Instead, however, the tilt is, if anything, anti-authentic. Although the chef is an enthusiast of San Francisco’s renowned Kokkari Estiatorio (renowned for its real and rustic menu), the concept here isn’t to reproduce traditional Greek cuisine, but to update and sophisticate it into something like a modern generic-Mediterranean cuisine. Exy’s owner is George Katakalidis, who founded Daphne’s Greek Cafe, the largest chain of Greek eateries in the U.S. He and chef Carter Shuffler discussed his childhood memories of family dinners in Greece, and Carter suggested modernizations and modifications of those dishes, and from that interplay, the menu evolved.

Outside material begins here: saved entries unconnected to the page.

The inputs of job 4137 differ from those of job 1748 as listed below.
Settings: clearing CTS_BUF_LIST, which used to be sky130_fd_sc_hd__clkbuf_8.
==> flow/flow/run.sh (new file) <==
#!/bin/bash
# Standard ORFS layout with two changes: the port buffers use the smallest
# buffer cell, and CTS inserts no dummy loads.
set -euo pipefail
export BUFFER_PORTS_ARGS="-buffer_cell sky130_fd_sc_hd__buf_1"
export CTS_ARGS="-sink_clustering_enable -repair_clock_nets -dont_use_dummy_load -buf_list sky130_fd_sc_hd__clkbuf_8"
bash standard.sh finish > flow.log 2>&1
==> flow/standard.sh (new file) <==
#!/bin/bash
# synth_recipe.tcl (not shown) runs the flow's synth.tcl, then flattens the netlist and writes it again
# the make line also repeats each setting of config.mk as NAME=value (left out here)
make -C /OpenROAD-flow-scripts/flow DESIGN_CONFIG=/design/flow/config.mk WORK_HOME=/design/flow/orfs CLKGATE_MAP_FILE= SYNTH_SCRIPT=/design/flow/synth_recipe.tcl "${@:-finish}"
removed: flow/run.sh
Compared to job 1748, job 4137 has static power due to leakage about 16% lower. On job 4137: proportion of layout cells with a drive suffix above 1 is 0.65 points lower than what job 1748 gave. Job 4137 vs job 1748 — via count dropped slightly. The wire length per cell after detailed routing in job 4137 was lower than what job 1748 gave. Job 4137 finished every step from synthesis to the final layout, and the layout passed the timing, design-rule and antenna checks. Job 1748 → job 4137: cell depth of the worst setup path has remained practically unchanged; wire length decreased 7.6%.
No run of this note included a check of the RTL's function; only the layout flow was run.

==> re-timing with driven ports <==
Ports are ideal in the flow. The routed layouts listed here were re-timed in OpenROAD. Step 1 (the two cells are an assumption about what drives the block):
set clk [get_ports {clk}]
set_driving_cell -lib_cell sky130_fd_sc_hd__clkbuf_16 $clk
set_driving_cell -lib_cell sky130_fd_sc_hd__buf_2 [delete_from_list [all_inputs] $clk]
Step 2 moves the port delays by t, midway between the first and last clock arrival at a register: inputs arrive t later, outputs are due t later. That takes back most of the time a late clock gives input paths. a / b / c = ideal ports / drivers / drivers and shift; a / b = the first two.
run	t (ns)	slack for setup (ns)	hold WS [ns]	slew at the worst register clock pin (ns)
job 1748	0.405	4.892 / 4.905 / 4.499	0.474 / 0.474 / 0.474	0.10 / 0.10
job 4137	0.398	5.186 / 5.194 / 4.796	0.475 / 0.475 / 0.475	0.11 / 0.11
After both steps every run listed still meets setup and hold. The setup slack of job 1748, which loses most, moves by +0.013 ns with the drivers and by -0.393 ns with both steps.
This design comes from an exercise in tuning for small area, a short achievable clock period and few clock cycles on the open sky130 flow, not from production work. Only simulation tests tie the RTL to the original design; equivalence was not proved.

==> flow/design.v (outline; a module is shown in full before it is edited, if it fits) <==
// module isb_taps: 272 lines
// module isb_benc_s: 27 lines
// module isb_benc_b: 33 lines
// module isb_pp: 694 lines
// module qpsk_isb: 396 lines
module qpsk_isb (
    input  wire        clk,
    input  wire        rst,
    input  wire        cmd_valid,
    output wire        cmd_ready,
    input  wire [7:0]  cmd_op,
    input  wire [15:0] cmd_a0,
    input  wire [15:0] cmd_a1,
    output reg         rsp_valid,
    output reg         rsp_fault,
    output reg  [2:0]  rsp_cause,
    output reg  [15:0] rsp_r0,
    output reg  [15:0] rsp_r1
);
  // ...
==> flow/run.sh <==
#!/bin/bash
# synth_recipe.tcl (not shown) runs the flow's synth.tcl, then flattens the netlist and writes it again
# the make line also repeats each setting of config.mk as NAME=value (left out here)
make -C /OpenROAD-flow-scripts/flow DESIGN_CONFIG=/design/flow/config.mk WORK_HOME=/design/flow/orfs CLKGATE_MAP_FILE= SYNTH_SCRIPT=/design/flow/synth_recipe.tcl finish
==> flow/config.mk <==
export PLATFORM = sky130hd
export DESIGN_NAME = qpsk_isb
export DESIGN_NICKNAME = qpsk_isb
export VERILOG_FILES = /design/flow/design.v
export SDC_FILE = /design/flow/constraint.sdc
export NUM_CORES = 4
export LEC_CHECK = 0
export CAP_MARGIN = 20
export CORE_MARGIN = 2
export CORE_UTILIZATION = 40
export SLEW_MARGIN = 20
export SYNTH_MEMORY_MAX_BITS = 131072
==> flow/constraint.sdc <==
create_clock -name core_clock -period 13.0 [get_ports {clk}]
set_input_delay 2.6000 -clock core_clock [delete_from_list [all_inputs] [get_ports {clk}]]
set_output_delay 2.6000 -clock core_clock [all_outputs]
set_load 0.01 [all_outputs]
==> notes.md, run 1 <==
Status: complete, no violations
Most frequent cells in the layout: dfxtp_1, edfxtp_1, inv_1
Mapped Area: 76800 sq um
Die area: 196000 sq um
Count of clock buffers in the final design: 191
Clock sink total: 1299
Crit path DAT: 5470 ps
WHS: 323 ps
Fill cell count: 17500
Synthesized Nets: 7452
Endpoints failing setup: 0
Share of cells above drive strength 1: 0.113
Clock network area share: 0.0578
Initial drt markers: 6233
Worst-Margin Slew: 1310 ps
Seq_cells: 1299
Post-synth top area share: 0.242
Critical Path End: r_mb[4]
DP Area: 80000 sq um
Met1 WL: 101000 um
Die width: 442 um
Hold-fix buffers, CTS: 0
Layout area overhead: 10.6%
Crit-path leading delay family: compound AO/OA/AOI/OAI gates
Worst hold start: w1_i[1]
Worst slack at placement: 8280 ps
WL met3: 22300 um
Vias in the first global route: 55000
WP buf/inv: 6
Top Layer Used: met5
Hold path cells: 0
Cell class with the largest area share: multi-input combinational cells
Worst r2r path cells: 15
Leading cell type in the layout, fill and taps excluded: dfxtp_1
WL final: 246000 um
Fin Clk Skew: 68.9 ps
F_max: 206 MHz
Testbench counts, summed over its fixed seeds: cycles 8,138.
==> module qpsk_isb, before the edit <==
module qpsk_isb (
    input  wire        clk,
    input  wire        rst,
    input  wire        cmd_valid,
    output wire        cmd_ready,
    input  wire [7:0]  cmd_op,
    input  wire [15:0] cmd_a0,
    input  wire [15:0] cmd_a1,
    output reg         rsp_valid,
    output reg         rsp_fault,
    output reg  [2:0]  rsp_cause,
    output reg  [15:0] rsp_r0,
    output reg  [15:0] rsp_r1
);
    localparam TMAX = 16;
    localparam RLAT = 13;                
    localparam OP_NOP    = 8'h00;
    localparam OP_INIT   = 8'h01;
    localparam OP_PUSH   = 8'h10;
    localparam OP_INTERP = 8'h15;
    localparam C_ILLEGAL_OP     = 3'd1;
    localparam C_NOT_CONFIGURED = 3'd2;
    localparam C_BAD_CONFIG     = 3'd3;
    localparam C_WINDOW_RANGE   = 3'd5;
    reg        configured;
    reg [4:0]  t_len;                    
    reg [3:0]  wp;                       
    reg [16*TMAX-1:0] dli;               
    reg [16*TMAX-1:0] dlq;               
    reg        c_valid;
    reg        c_nop, c_init, c_push, c_interp;
    reg        c_tok;                    
    reg [15:0] c_a0;
    reg [15:0] c_a1;
    reg [7:0]  c_sh4;                    
    reg [8:0]  c_nsh;                    
    reg        rdy;                      
    assign cmd_ready = rdy;
    wire issue;
    always @(posedge clk) begin
        if (rst)
            c_valid <= 1'b0;
        else if (rdy)
            c_valid <= cmd_valid;
        else if (issue)
            c_valid <= 1'b0;
        if (rdy) begin
            c_nop    <= (cmd_op == OP_NOP);
            c_init   <= (cmd_op == OP_INIT);
            c_push   <= (cmd_op == OP_PUSH);
            c_interp <= (cmd_op == OP_INTERP);
            c_tok    <= (cmd_a0[7:0] >= 8'd8) && (cmd_a0[7:0] <= TMAX);
            c_a0     <= cmd_a0;
            c_a1     <= cmd_a1;
            c_sh4    <= cmd_a0[15:8] + 8'd4;
            c_nsh    <= 9'd0 - {cmd_a0[15], cmd_a0[15:8]};
        end
    end
    wire op_legal = c_nop || c_init || c_push || c_interp;
    wire signed [7:0] sh   = c_a0[15:8];
    wire signed [7:0] sh4  = c_sh4;
    wire signed [9:0] wpv  = $signed({6'd0, wp});
    wire signed [9:0] tv   = $signed({5'd0, t_len});
    wire signed [9:0] s0   = wpv + sh;                   
    wire signed [9:0] s0t  = wpv + sh - tv;              
    wire signed [9:0] s0h  = wpv + sh - 2 * tv + 10'sd8;  
    wire signed [9:0] s4   = wpv + sh4;                  
    wire signed [9:0] s4t  = wpv + sh4 - tv;             
    wire win_ok = !s0[9] && (s0h[9] || (s0h == 10'sd0));
    reg [2:0] f_cause;
    always @(*) begin
        if (!op_legal)
            f_cause = C_ILLEGAL_OP;
        else if ((c_push || c_interp) && !configured)
            f_cause = C_NOT_CONFIGURED;
        else if (c_init && !c_tok)
            f_cause = C_BAD_CONFIG;
        else if (c_interp && !win_ok)
            f_cause = C_WINDOW_RANGE;
        else
            f_cause = 3'd0;
    end
    reg        cu_act;                   
    reg [1:0]  cu_r;                     
    reg [1:0]  cu_q;                     
    reg [3:0]  cu_pa, cu_pb;             
    reg [3:0]  cu_b0, cu_b4;             
    reg [6:0]  cu_jj;                    
    reg        cu_flip;                  
    reg [1:0]  cu_t;                     
    reg        nx_v;                     
    reg [1:0]  nx_q;
    reg [3:0]  nx_pa, nx_pb, nx_b0, nx_b4;
    reg [6:0]  nx_jj;
    reg        nx_flip;
    reg [1:0]  nx_t;
    wire cu_end = cu_act && (cu_r == 2'd3);   
    wire cu_free = !cu_act || cu_end;         
    wire stall = c_valid && ((c_interp && nx_v) || (c_init && (cu_act || nx_v)));
    assign issue = c_valid && !stall;
    wire do_init   = c_valid && c_init && c_tok && !cu_act && !nx_v;
    wire do_push   = c_valid && c_push && configured;
    wire do_interp = c_valid && c_interp && configured && win_ok && !nx_v;
    wire ti     = c_valid && c_interp && !nx_v;
    wire nxv_n  = nx_v ? !cu_end : (ti && cu_act && !cu_end);
    wire bz_n   = (cu_act && !cu_end) || nx_v || ti;
    wire cv_n   = rdy ? cmd_valid : (c_valid && !issue);
    wire ci_n   = rdy ? (cmd_op == OP_INTERP) : c_interp;
    wire cn_n   = rdy ? (cmd_op == OP_INIT) : c_init;
    wire rdy_next = !(cv_n && ((ci_n && nxv_n) || (cn_n && bz_n)));
    always @(posedge clk) begin
        if (rst)
            rdy <= 1'b1;
        else
            rdy <= rdy_next;
    end
    wire [3:0] b0    = s0t[9] ? s0[3:0] : s0t[3:0];                  
    wire [3:0] b4    = s4t[9] ? s4[3:0] : s4t[3:0];                  
    wire signed [8:0] nsh   = c_nsh;
    wire signed [8:0] nsh_t = nsh + $signed({4'd0, t_len});
    wire signed [8:0] nsh_2 = nsh + $signed({3'd0, t_len, 1'b0});
    wire [4:0] d_wp  = !nsh[8] ? nsh[4:0] : !nsh_t[8] ? nsh_t[4:0] : nsh_2[4:0];
    wire       inarc = (d_wp <= 5'd7);
    wire [4:0] wp4r  = {1'b0, wp} + 5'd4;
    wire [4:0] wp4t  = {1'b0, wp} + 5'd4 - t_len;
    wire [3:0] wp_p4 = wp4t[4] ? wp4r[3:0] : wp4t[3:0];            
    wire [3:0] wm4   = wp - 4'd4;
    wire [3:0] wm4t  = wp - 4'd4 + t_len[3:0];
    wire [3:0] wp_m4 = (wp < 4'd4) ? wm4t : wm4;                    
    wire [1:0] q0    = inarc ? d_wp[1:0] : 2'd0;
    wire [3:0] pa0   = !inarc ? b0 : d_wp[2] ? wp_m4 : wp;
    wire [3:0] pb0   = !inarc ? b4 : d_wp[2] ? wp : wp_p4;
    wire [6:0] row_j = c_a0[7:1];
    wire       flip  = row_j[6] && (row_j[5:0] != 6'd0);
    wire [6:0] jj0   = flip ? (7'd0 - row_j) : row_j;
    function [3:0] pinc;                 
        input [3:0] p;
        input [4:0] t;
        begin
            pinc = (({1'b0, p} + 5'd1) == t) ? 4'd0 : p + 4'd1;
        end
    endfunction
    wire go_new  = do_interp && cu_free;          
    wire go_wait = do_interp && !cu_free;         
    always @(posedge clk) begin
        if (rst) begin
            cu_act <= 1'b0;
            nx_v   <= 1'b0;
        end else begin
            if (cu_free)
                cu_act <= nx_v || go_new;
            if (go_wait)
                nx_v <= 1'b1;
            else if (cu_free)
                nx_v <= 1'b0;
        end
        if (cu_free) begin
            cu_r <= 2'd0;
            if (nx_v) begin
                cu_q    <= nx_q;
                cu_pa   <= nx_pa;
                cu_pb   <= nx_pb;
                cu_b0   <= nx_b0;
                cu_b4   <= nx_b4;
                cu_jj   <= nx_jj;
                cu_flip <= nx_flip;
                cu_t    <= nx_t;
            end else begin
                cu_q    <= q0;
                cu_pa   <= pa0;
                cu_pb   <= pb0;
                cu_b0   <= b0;
                cu_b4   <= b4;
                cu_jj   <= jj0;
                cu_flip <= flip;
                cu_t    <= 2'd0;
            end
        end else begin
            cu_r  <= cu_r + 2'd1;
            cu_q  <= cu_q + 2'd1;
            cu_pa <= (cu_q == 2'd3) ? cu_b0 : pinc(cu_pa, t_len);
            cu_pb <= (cu_q == 2'd3) ? cu_b4 : pinc(cu_pb, t_len);
            cu_t  <= (cu_t == 2'd2) ? 2'd2 : cu_t + 2'd1;
        end
        if (!nx_v) begin
            nx_q    <= q0;
            nx_pa   <= pa0;
            nx_pb   <= pb0;
            nx_b0   <= b0;
            nx_b4   <= b4;
            nx_jj   <= jj0;
            nx_flip <= flip;
            nx_t    <= 2'd1;
        end else begin
            nx_t    <= (nx_t == 2'd2) ? 2'd2 : nx_t + 2'd1;
        end
    end
    reg        w1_v, w2_v, w3_v;
    reg [3:0]  w1_p, w2_p, w3_p;
    reg [15:0] w1_i, w2_i, w3_i;
    reg [15:0] w1_q, w2_q, w3_q;
    always @(posedge clk) begin
        if (rst || do_init) begin
            w1_v <= 1'b0;
            w2_v <= 1'b0;
            w3_v <= 1'b0;
        end else begin
            w1_v <= do_push;
            w2_v <= w1_v;
            w3_v <= w2_v;
        end
        w1_p <= wp;   w2_p <= w1_p; w3_p <= w2_p;
        w1_i <= c_a0; w2_i <= w1_i; w3_i <= w2_i;
        w1_q <= c_a1; w2_q <= w1_q; w3_q <= w2_q;
    end
    wire [15:0] wdi = do_init ? 16'd0 : w3_i;
    wire [15:0] wdq = do_init ? 16'd0 : w3_q;
    genvar g;
    generate
        for (g = 0; g < TMAX; g = g + 1) begin : g_word
            always @(posedge clk) begin
                if (do_init || (w3_v && w3_p == g)) begin
                    dli[16*g +: 16] <= wdi;
                    dlq[16*g +: 16] <= wdq;
                end
            end
        end
    endgenerate
    always @(posedge clk) begin
        if (rst) begin
            configured <= 1'b0;
        end else if (do_init) begin
            configured <= 1'b1;
            t_len      <= c_a0[4:0];
            wp         <= 4'd0;
        end else if (do_push) begin
            wp <= ({1'b0, wp} == t_len - 5'd1) ? 4'd0 : wp + 4'd1;
        end
    end
    wire       sm_a = (cu_q[1] == 1'b0);         
    wire [3:0] p_s  = sm_a ? cu_pa : cu_pb;
    wire [3:0] p_b  = sm_a ? cu_pb : cu_pa;
    wire       by2  = (cu_t == 2'd0) && w2_v;
    wire       by3  = (cu_t != 2'd2) && w3_v;
    function [15:0] rd;
        input [16*TMAX-1:0] dl;
        input [3:0]  p;
        input        b2, b3;
        input [3:0]  p2, p3;
        input [15:0] d2, d3;
        begin
            if (b2 && p2 == p)
                rd = d2;
            else if (b3 && p3 == p)
                rd = d3;
            else
                rd = dl[16*p +: 16];
        end
    endfunction
    reg [15:0] ri_s, ri_b, rq_s, rq_b;
    reg [9:0]  r_ms;
    reg [14:0] r_mb;
    reg        r_ngs;
    reg        r_v, r_first, r_last;
    wire [1:0] qq = cu_flip ? ~cu_q : cu_q;
    wire [9:0]  ms;
    wire [14:0] mb;
    isb_taps u_taps (.jj(cu_jj), .qq(qq), .ms(ms), .mb(mb));
    wire ng_s = (cu_q == 2'd0) || (cu_q == 2'd3);
    wire [5:0] ds_one, ds_two, ds_neg;
    wire [7:0] db_one, db_two, db_neg;
    isb_benc_s u_bs (.m(r_ms), .ng(r_ngs),  .one(ds_one), .two(ds_two), .neg(ds_neg));
    isb_benc_b u_bb (.m(r_mb), .ng(!r_ngs), .one(db_one), .two(db_two), .neg(db_neg));
    reg [15:0] xi_s, xi_b, xq_s, xq_b;
    reg [5:0]  s_one, s_two, s_neg;
    reg [7:0]  b_one, b_two, b_neg;
    reg        m_v, m_first, m_last;
    reg        p_v, p_first, p_last, a_done;
    reg [30:0] ps_i, pc_i, ps_q, pc_q;
    reg [30:0] as_i, ac_i, as_q, ac_q;
    wire [30:0] ns_i, nc_i, ns_q, nc_q;
    always @(posedge clk) begin
        ri_s    <= rd(dli, p_s, by2, by3, w2_p, w3_p, w2_i, w3_i);
        ri_b    <= rd(dli, p_b, by2, by3, w2_p, w3_p, w2_i, w3_i);
        rq_s    <= rd(dlq, p_s, by2, by3, w2_p, w3_p, w2_q, w3_q);
        rq_b    <= rd(dlq, p_b, by2, by3, w2_p, w3_p, w2_q, w3_q);
        r_ms    <= ms;
        r_mb    <= mb;
        r_ngs   <= ng_s;
        r_first <= (cu_r == 2'd0);
        r_last  <= (cu_r == 2'd3);
        xi_s    <= ri_s;
        xi_b    <= ri_b;
        xq_s    <= rq_s;
        xq_b    <= rq_b;
        s_one   <= ds_one;
        s_two   <= ds_two;
        s_neg   <= ds_neg;
        b_one   <= db_one;
        b_two   <= db_two;
        b_neg   <= db_neg;
        m_first <= r_first;
        m_last  <= r_last;
        p_first <= m_first;
        p_last  <= m_last;
        ps_i    <= ns_i;
        pc_i    <= nc_i;
        ps_q    <= ns_q;
        pc_q    <= nc_q;
        if (rst) begin
            r_v    <= 1'b0;
            m_v    <= 1'b0;
            p_v    <= 1'b0;
            a_done <= 1'b0;
        end else begin
            r_v    <= cu_act;
            m_v    <= r_v;
            p_v    <= m_v;
            a_done <= p_v && p_last;
        end
        as_i <= acc_s(ps_i, pc_i, as_i & {31{!p_first}}, ac_i & {31{!p_first}});
        ac_i <= acc_c(ps_i, pc_i, as_i & {31{!p_first}}, ac_i & {31{!p_first}});
        as_q <= acc_s(ps_q, pc_q, as_q & {31{!p_first}}, ac_q & {31{!p_first}});
        ac_q <= acc_c(ps_q, pc_q, as_q & {31{!p_first}}, ac_q & {31{!p_first}});
    end
    isb_pp u_pp_i (.xs(xi_s), .ones(s_one), .twos(s_two), .negs(s_neg),
                   .xb(xi_b), .oneb(b_one), .twob(b_two), .negb(b_neg),
                   .first(m_first), .s_out(ns_i), .c_out(nc_i));
    isb_pp u_pp_q (.xs(xq_s), .ones(s_one), .twos(s_two), .negs(s_neg),
                   .xb(xq_b), .oneb(b_one), .twob(b_two), .negb(b_neg),
                   .first(m_first), .s_out(ns_q), .c_out(nc_q));
    function [30:0] acc_s;
        input [30:0] a, b, c, d;
        reg   [30:0] s1, c1;
        begin
            s1    = a ^ b ^ c;
            c1    = {(a[29:0] & b[29:0]) | (a[29:0] & c[29:0]) | (b[29:0] & c[29:0]), 1'b0};
            acc_s = s1 ^ c1 ^ d;
        end
    endfunction
    function [30:0] acc_c;
        input [30:0] a, b, c, d;
        reg   [30:0] s1, c1;
        begin
            s1    = a ^ b ^ c;
            c1    = {(a[29:0] & b[29:0]) | (a[29:0] & c[29:0]) | (b[29:0] & c[29:0]), 1'b0};
            acc_c = {(s1[29:0] & c1[29:0]) | (s1[29:0] & d[29:0]) | (c1[29:0] & d[29:0]), 1'b0};
        end
    endfunction
    function [15:0] round_sat;
        input signed [30:0] v;
        reg   signed [16:0] r;
        begin
            r = v >>> 14;
            if (r > 17'sd32767)
                round_sat = 16'h7fff;
            else if (r < -17'sd32768)
                round_sat = 16'h8000;
            else
                round_sat = r[15:0];
        end
    endfunction
    wire [30:0] acc_i = as_i + ac_i;
    wire [30:0] acc_q = as_q + ac_q;
    reg [15:0] h_i, h_q;                 
    always @(posedge clk) begin
        if (a_done) begin
            h_i <= round_sat(acc_i);
            h_q <= round_sat(acc_q);
        end
    end
    localparam TK_OK     = 3'd6;
    localparam TK_RESULT = 3'd7;
    reg [2:0] tk [0:RLAT-2];
    wire [2:0] tk_in = !issue ? 3'd0 : (f_cause != 3'd0) ? f_cause :
                       c_interp ? TK_RESULT : TK_OK;
    wire [2:0] tk_out = tk[RLAT-2];
    wire       tk_flt = (tk_out != 3'd0) && (tk_out != TK_OK) && (tk_out != TK_RESULT);
    integer i;
    always @(posedge clk) begin
        if (rst) begin
            for (i = 0; i < RLAT - 1; i = i + 1)
                tk[i] <= 3'd0;
            rsp_valid <= 1'b0;
        end else begin
            tk[0] <= tk_in;
            for (i = 1; i < RLAT - 1; i = i + 1)
                tk[i] <= tk[i-1];
            rsp_valid <= (tk_out != 3'd0);
        end
        rsp_fault <= tk_flt;
        rsp_cause <= tk_flt ? tk_out : 3'd0;
        rsp_r0    <= (tk_out == TK_RESULT) ? h_i : 16'd0;
        rsp_r1    <= (tk_out == TK_RESULT) ? h_q : 16'd0;
    end
endmodule
==> run 2, diff against run 1 <==
--- a/flow/design.v
+++ b/flow/design.v
@@ -1169,4 +1169,23 @@
     wire go_new  = do_interp && cu_free;          
     wire go_wait = do_interp && !cu_free;         
+    reg [1:0] n_q;
+    reg [3:0] n_pa, n_pb;
+    reg       n_flip;
+    always @(*) begin
+        if (cu_free) begin
+            n_q    = nx_v ? nx_q    : q0;
+            n_pa   = nx_v ? nx_pa   : pa0;
+            n_pb   = nx_v ? nx_pb   : pb0;
+            n_flip = nx_v ? nx_flip : flip;
+        end else begin
+            n_q    = cu_q + 2'd1;
+            n_pa   = (cu_q == 2'd3) ? cu_b0 : pinc(cu_pa, t_len);
+            n_pb   = (cu_q == 2'd3) ? cu_b4 : pinc(cu_pb, t_len);
+            n_flip = cu_flip;
+        end
+    end
+    reg [3:0] cu_ps, cu_pg;              
+    reg [1:0] cu_qq;                     
+    reg       cu_ngs;                    
     always @(posedge clk) begin
         if (rst) begin
@@ -1181,30 +1200,27 @@
                 nx_v <= 1'b0;
         end
+        cu_q    <= n_q;
+        cu_pa   <= n_pa;
+        cu_pb   <= n_pb;
+        cu_flip <= n_flip;
+        cu_ps   <= n_q[1] ? n_pb : n_pa;
+        cu_pg   <= n_q[1] ? n_pa : n_pb;
+        cu_qq   <= n_flip ? ~n_q : n_q;
+        cu_ngs  <= (n_q == 2'd0) || (n_q == 2'd3);
         if (cu_free) begin
             cu_r <= 2'd0;
             if (nx_v) begin
-                cu_q    <= nx_q;
-                cu_pa   <= nx_pa;
-                cu_pb   <= nx_pb;
                 cu_b0   <= nx_b0;
                 cu_b4   <= nx_b4;
                 cu_jj   <= nx_jj;
-                cu_flip <= nx_flip;
                 cu_t    <= nx_t;
             end else begin
-                cu_q    <= q0;
-                cu_pa   <= pa0;
-                cu_pb   <= pb0;
                 cu_b0   <= b0;
                 cu_b4   <= b4;
                 cu_jj   <= jj0;
-                cu_flip <= flip;
                 cu_t    <= 2'd0;
             end
         end else begin
             cu_r  <= cu_r + 2'd1;
-            cu_q  <= cu_q + 2'd1;
-            cu_pa <= (cu_q == 2'd3) ? cu_b0 : pinc(cu_pa, t_len);
-            cu_pb <= (cu_q == 2'd3) ? cu_b4 : pinc(cu_pb, t_len);
             cu_t  <= (cu_t == 2'd2) ? 2'd2 : cu_t + 2'd1;
         end
@@ -1264,7 +1280,6 @@
         end
     end
-    wire       sm_a = (cu_q[1] == 1'b0);         
-    wire [3:0] p_s  = sm_a ? cu_pa : cu_pb;
-    wire [3:0] p_b  = sm_a ? cu_pb : cu_pa;
+    wire [3:0] p_s  = cu_ps;
+    wire [3:0] p_b  = cu_pg;
     wire       by2  = (cu_t == 2'd0) && w2_v;
     wire       by3  = (cu_t != 2'd2) && w3_v;
@@ -1289,9 +1304,8 @@
     reg        r_ngs;
     reg        r_v, r_first, r_last;
-    wire [1:0] qq = cu_flip ? ~cu_q : cu_q;
     wire [9:0]  ms;
     wire [14:0] mb;
-    isb_taps u_taps (.jj(cu_jj), .qq(qq), .ms(ms), .mb(mb));
-    wire ng_s = (cu_q == 2'd0) || (cu_q == 2'd3);
+    isb_taps u_taps (.jj(cu_jj), .qq(cu_qq), .ms(ms), .mb(mb));
+    wire ng_s = cu_ngs;
     wire [5:0] ds_one, ds_two, ds_neg;
     wire [7:0] db_one, db_two, db_neg;
==> run 2 against run 1 <==
  * Worst setup slack improved by 51 ps
  * Global-route usage rose by 0.11 points
  * Die area fell by 0.53%
  * Critical path type unchanged
  * Highest routed layer unchanged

Obviously, the owner knows the restaurant business inside out, but Exy faces some special challenges — especially its location, a block east of the official boundary of the Gaslamp. Conventioneers and club kids still eat mainly on Fifth Avenue, so this has been a block where many fine restaurants (Vignola, Cafe 828, L&G Steakhouse) have come to die. (I’m glad to see that the admirable Chopahn is still open across the street. It’s worth your consideration, too — if you enjoy Greek food, you’ll almost surely like the oddly similar Afghan cuisine.) But with the opening of the Ivy next door (and the long-awaited end of the horrendous construction mess across F Street, which has finally given birth to a new building of utter, banal ugliness), Sixth Street is starting to gain some cachet of its own.

Like many of the cuisines from east of the Mediterranean (Armenian, Turkish, Middle Eastern, etc.), Hellenic food shines most in its appetizers and nibbles. Exy presents numerous choices but shuns the standards (stuffed grape leaves, stuffed eggplant, et al.) for a more creative (and generally less labor-intensive) array.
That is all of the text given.